This design comes from an exercise in tuning for small area, a short achievable clock period and few clock cycles on the open sky130 flow, not from production work.
RTL that was checked went through simulation tests only; none was proved equivalent to the original.
No functional check of the RTL was part of runs 1 to 4.
The clock cells of runs 6 and 7 come from the design's own scripts or RTL, not from TritonCTS.
The flow treats the clock pin as an ideal source. Dropping or thinning the clock tree relies on that and would not hold on a real chip.
No activity file was given, so power comes from the tool's default toggle rates.

### flow/size_io.tcl
set ::sizes {regC* sky130_fd_sc_hd__buf_2 Halted sky130_fd_sc_hd__buf_2 Rd sky130_fd_sc_hd__buf_2 fetch sky130_fd_sc_hd__buf_2 srcC* sky130_fd_sc_hd__buf_4}
# Resize the port buffers of the input-to-output paths in the placed design,
# then legalise the placement again.
set p $::env(FLOW_HOME)/platforms/$::env(FLOW_PLATFORM)
set r orfs/results/$::env(FLOW_PLATFORM)/MU0/base
read_lef $p/lef/sky130_fd_sc_hd.tlef
read_lef $p/lef/sky130_fd_sc_hd_merged.lef
read_liberty $p/lib/sky130_fd_sc_hd__tt_025C_1v80.lib
read_db $r/3_place.odb
read_sdc $r/3_place.sdc
source $p/setRC.tcl
estimate_parasitics -placement
report_checks -path_delay max -group_path_count 5 -format end
# the buffer on a port: the cell its net drives (input) or is driven by (output)
proc size_port {pattern cell} {
  set block [ord::get_db_block]
  foreach bt [$block getBTerms] {
    set name [$bt getName]
    if {![string match $pattern $name]} continue
    set want [expr {[$bt getIoType] eq "OUTPUT" ? "OUTPUT" : "INPUT"}]
    foreach it [[$bt getNet] getITerms] {
      if {[$it getIoType] ne $want} continue
      set inst [[$it getInst] getName]
      puts "$name: $inst [[[$it getInst] getMaster] getName] -> $cell"
      replace_cell [get_cells $inst] $cell
    }
  }
}
foreach {port cell} $::sizes { size_port $port $cell }
estimate_parasitics -placement
report_checks -path_delay max -group_path_count 5 -format end
report_checks -path_delay max
detailed_placement
check_placement -verbose
write_db $r/3_place.odb
### flow/run.sh
#!/bin/bash
# Standard ORFS layout in two parts. Between placement and clock tree
# synthesis, flow/size_io.tcl sizes the port buffers on the paths from the
# inputs straight to the outputs (srcC to regC, Reset and Din to the bus
# controls). Ports are buffered with buf_1 first; timing repair then aims
# at a 5 ns setup margin.
set -euo pipefail
K=("SETUP_SLACK_MARGIN=5.3" "BUFFER_PORTS_ARGS=-buffer_cell sky130_fd_sc_hd__buf_1" "CTS_ARGS=-sink_clustering_enable -repair_clock_nets -dont_use_dummy_load")
bash standard.sh "${K[@]}" place > standard_place.log 2>&1
openroad -no_init -exit flow/size_io.tcl > size_io.log 2>&1
bash standard.sh "${K[@]}" finish > standard_finish.log 2>&1
### constraint.sdc
create_clock -name core_clock -period 10.0 [get_ports {Clk}]
set_input_delay 2.0000 -clock core_clock [delete_from_list [all_inputs] [get_ports {Clk}]]
set_output_delay 2.0000 -clock core_clock [all_outputs]
set_load 0.01 [all_outputs]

TASK PROMPT
Check every line of the data for the word "block". The response is the count alone.

OUTPUT FOR THIS EXERCISE
2